Solo un Estado sólido podía articular una descentralización tan fuerte sin sucumbir al caos. Solo un Estado fuerte en sus instituciones podría acoger el proyecto de democracia y pluralismo para España que representaban las autonomías. Solo un Estado unido podría garantizar la convivencia entre proyectos tan distintos. Pero la mirada local acabó imponiéndose a la nacional.
El 21 de julio de 1978, cuando el Pleno del Congreso aprobaba el proyecto de Constitución y se cerraba el Título VIII, el ponente Pérez-Llorca había pronunciado unas palabras que eran un aviso y una súplica: “Alcanzar el acuerdo sobre él ha requerido los mayores esfuerzos, la mayor generosidad, e incluso una auténtica apuesta con la historia en la que nosotros hemos jugado la baza de la confianza y de la comprensión hacia las fuerzas de más resuelta significación autonómica”.
Recuperar el debate constituyente
El camino vivido desde entonces está culminando en un contexto político en el que el modelo nacionalista cuestiona la democracia Española y la naturaleza de las autonomías. Quizá sea interesante recuperar el debate que se abrió en la época constituyente, recuperar esa llamada al esfuerzo y a la generosidad, conocer cómo se alcanzó el consenso, en qué consistió y en qué momento el pacto de la transición se dejó de respetar. Es decir, en qué momento olvidamos ese proyecto común que nos hacía capaces de negociar.

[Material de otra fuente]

**src/rtl/ir_pkg.sv**
```systemverilog
// Shared types for the input-router address generator: FSM states and the
// coordinate record carried through the coordinate queue.
package ir_pkg;

   localparam int IR_ADDR_W = 8;
   localparam int IR_ROW_W  = 4;

   typedef enum logic [1:0] {
      IDLE,
      LOAD,
      GEN
   } ag_state_t;

   typedef struct packed {
      logic [IR_ADDR_W-1:0] x;
      logic [IR_ADDR_W-1:0] y;
      logic [IR_ROW_W-1:0]  row_id;
   } ir_coord_t;

endpackage

```
**src/rtl/ir_coord_fifo.sv**
```systemverilog
// Small synchronous FIFO of window coordinates. A push into a full queue is
// accepted when a pop happens in the same cycle, since the head slot frees up.
module ir_coord_fifo
   import ir_pkg::*;
#(
   parameter int  CQ_DEPTH = 4,
   localparam int PTR_W    = $clog2(CQ_DEPTH),
   localparam int CNT_W    = $clog2(CQ_DEPTH) + 1
) (
   input  logic             i_clk,
   input  logic             i_clr,
   input  logic             i_push,
   input  ir_coord_t        i_data,
   input  logic             i_pop,
   output ir_coord_t        o_data,
   output logic             o_full,
   output logic             o_empty,
   output logic [CNT_W-1:0] o_count
);

   ir_coord_t        r_mem [CQ_DEPTH];
   logic [PTR_W-1:0] r_wr_ptr;
   logic [PTR_W-1:0] r_rd_ptr;
   logic [CNT_W-1:0] r_count;
   logic             w_do_pop;
   logic             w_do_push;

   assign o_full    = (r_count == CNT_W'(CQ_DEPTH));
   assign o_empty   = (r_count == '0);
   assign o_count   = r_count;
   assign o_data    = r_mem[r_rd_ptr];
   assign w_do_pop  = i_pop && !o_empty;
   assign w_do_push = i_push && (!o_full || w_do_pop);

   // Pointer and occupancy bookkeeping; pointers wrap naturally because the depth is a power of two
   always_ff @(posedge i_clk) begin
      if (i_clr) begin
         r_wr_ptr <= '0;
         r_rd_ptr <= '0;
         r_count  <= '0;
      end else begin
         if (w_do_push) begin
            r_mem[r_wr_ptr] <= i_data;
            r_wr_ptr        <= r_wr_ptr + PTR_W'(1);
         end
         if (w_do_pop) begin
            r_rd_ptr <= r_rd_ptr + PTR_W'(1);
         end
         case ({w_do_push, w_do_pop})
            2'b10:   r_count <= r_count + CNT_W'(1);
            2'b01:   r_count <= r_count - CNT_W'(1);
            default: r_count <= r_count;
         endcase
      end
   end

endmodule

```
**src/rtl/ir_addr_gen.sv**
```systemverilog
// Input-router address generator: queues window origins and expands each one
// into its K x K feature-map addresses, row-major, on a valid/ready stream.
// The coordinate record widths come from ir_pkg, so ADDR_WIDTH and ROW_COUNT
// must match IR_ADDR_W and IR_ROW_W.
module ir_addr_gen
   import ir_pkg::*;
#(
   parameter int ROW_COUNT  = IR_ROW_W,
   parameter int ADDR_WIDTH = IR_ADDR_W,
   parameter int K_WIDTH    = 4,
   parameter int CQ_DEPTH   = 4
) (
   input  logic                  i_clk,
   input  logic                  i_rst,
   input  logic                  i_reg_clear,
   input  logic                  i_en,
   input  logic [ADDR_WIDTH-1:0] i_o_x,
   input  logic [ADDR_WIDTH-1:0] i_o_y,
   input  logic [ROW_COUNT-1:0]  i_row_id,
   input  logic [ADDR_WIDTH-1:0] i_start_addr,
   input  logic [ADDR_WIDTH-1:0] i_i_size,
   input  logic [K_WIDTH-1:0]    i_k_size,
   output logic [ADDR_WIDTH-1:0] o_addr,
   output logic [ROW_COUNT-1:0]  o_row_id,
   output logic                  o_valid,
   input  logic                  i_ready,
   output logic                  o_full,
   output logic                  o_overflow,
   output logic                  o_idle
);

   localparam int CNT_W = $clog2(CQ_DEPTH) + 1;

   ag_state_t             r_state;
   logic [ADDR_WIDTH-1:0] r_x;
   logic [ADDR_WIDTH-1:0] r_y;
   logic [ADDR_WIDTH-1:0] r_i_size;
   logic [ADDR_WIDTH-1:0] r_row_base;
   logic [ADDR_WIDTH-1:0] r_addr;
   logic [ROW_COUNT-1:0]  r_row_id;
   logic [K_WIDTH-1:0]    r_keff;
   logic [K_WIDTH-1:0]    r_kx;
   logic [K_WIDTH-1:0]    r_ky;
   logic                  r_valid;
   logic                  r_overflow;

   logic                  w_clr;
   logic                  w_pop;
   logic                  w_full;
   logic                  w_empty;
   logic [CNT_W-1:0]      w_count;
   ir_coord_t             w_push_coord;
   ir_coord_t             w_head;
   logic [ADDR_WIDTH-1:0] w_base;
   logic                  w_kx_last;
   logic                  w_ky_last;

   assign w_clr               = i_rst || i_reg_clear;
   assign w_pop               = (r_state == IDLE) && !w_empty;
   assign w_push_coord.x      = i_o_x;
   assign w_push_coord.y      = i_o_y;
   assign w_push_coord.row_id = i_row_id;
   assign w_base              = i_start_addr + r_y * i_i_size + r_x;
   assign w_kx_last           = (r_kx == r_keff - K_WIDTH'(1));
   assign w_ky_last           = (r_ky == r_keff - K_WIDTH'(1));

   ir_coord_fifo #(
      .CQ_DEPTH (CQ_DEPTH)
   ) u_coord_fifo (
      .i_clk   (i_clk),
      .i_clr   (w_clr),
      .i_push  (i_en),
      .i_data  (w_push_coord),
      .i_pop   (w_pop),
      .o_data  (w_head),
      .o_full  (w_full),
      .o_empty (w_empty),
      .o_count (w_count)
   );

   // Sticky flag recording that a coordinate was dropped because the queue was full
   always_ff @(posedge i_clk) begin
      if (w_clr) begin
         r_overflow <= 1'b0;
      end else if (i_en && w_full && !w_pop) begin
         r_overflow <= 1'b1;
      end
   end

   // Window expansion FSM: pop a coordinate, compute the window base, then walk kx inside ky
   always_ff @(posedge i_clk) begin
      if (w_clr) begin
         r_state    <= IDLE;
         r_x        <= '0;
         r_y        <= '0;
         r_i_size   <= '0;
         r_row_base <= '0;
         r_addr     <= '0;
         r_row_id   <= '0;
         r_keff     <= '0;
         r_kx       <= '0;
         r_ky       <= '0;
         r_valid    <= 1'b0;
      end else begin
         case (r_state)
            IDLE: begin
               if (!w_empty) begin
                  r_x      <= w_head.x;
                  r_y      <= w_head.y;
                  r_row_id <= w_head.row_id;
                  r_state  <= LOAD;
               end
            end
            LOAD: begin
               r_keff     <= (i_k_size == '0) ? K_WIDTH'(1) : i_k_size;
               r_i_size   <= i_i_size;
               r_row_base <= w_base;
               r_addr     <= w_base;
               r_kx       <= '0;
               r_ky       <= '0;
               r_valid    <= 1'b1;
               r_state    <= GEN;
            end
            GEN: begin
               if (r_valid && i_ready) begin
                  if (!w_kx_last) begin
                     r_kx   <= r_kx + K_WIDTH'(1);
                     r_addr <= r_row_base + ADDR_WIDTH'(r_kx) + ADDR_WIDTH'(1);
                  end else if (w_ky_last) begin
                     r_kx    <= '0;
                     r_valid <= 1'b0;
                     r_state <= IDLE;
                  end else begin
                     r_kx       <= '0;
                     r_ky       <= r_ky + K_WIDTH'(1);
                     r_row_base <= r_row_base + r_i_size;
                     r_addr     <= r_row_base + r_i_size;
                  end
               end
            end
            default: begin
               r_valid <= 1'b0;
               r_state <= IDLE;
            end
         endcase
      end
   end

   assign o_addr     = r_addr;
   assign o_row_id   = r_row_id;
   assign o_valid    = r_valid;
   assign o_full     = w_full;
   assign o_overflow = r_overflow;
   assign o_idle     = (r_state == IDLE) && (w_count == '0);

endmodule

```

La historia de la transición supone para nuestra sociedad una innegable y necesaria lección de política. Nos recuerda que necesitamos recuperar un proyecto integral para España, una política de Estado que supere el partidismo y el particularismo. También la serenidad. Nos recuerda también que quizá no lo hemos conseguido. El consenso no es fácil, la democracia tampoco, pero desde una cultura de diálogo y de claridad normativa podremos convivir. Esto nos enseña la transición, a pesar de sus errores o quizá gracias a ellos.
Gema Pérez Herrera es PDI profesor ayudante doctor del departamento de Historia Contemporánea en la Universidad de Valladolid.
Este artículo fue publicado originalmente en The Conversation.